## config.mk

```make
export PLATFORM = sky130hd
export DESIGN_NAME = exec_sequencer
export DESIGN_NICKNAME = d
export VERILOG_FILES = /design/src/rtl/exec_sequencer.sv
export SDC_FILE = /design/constraint.sdc
export NUM_CORES = 1
export LEC_CHECK = 0
export ABC_AREA = 0
export CORE_ASPECT_RATIO = 0.6
export CORE_MARGIN = 3
export CORE_UTILIZATION = 45
export DETAILED_ROUTE_END_ITERATION = 16
export PLACE_DENSITY = 0.62
export SLEW_MARGIN = 20
export SYNTH_ARGS = -nofsm -noshare
export SYNTH_HDL_FRONTEND = slang
export SYNTH_SLANG_ARGS = --single-unit
```

## constraint.sdc

```tcl
create_clock -name clk -period 3.4 [get_ports clk]
set_input_delay 0.68 -clock clk [delete_from_list [all_inputs] [get_ports clk]]
set_output_delay 0.68 -clock clk [all_outputs]
set_load 0.02 [all_outputs]
```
——————
▸ **Your goal**: Could you state how many lines in the data hold the word "constraint"? Only the number should be given.

▸ **Solution to the exercise**: 2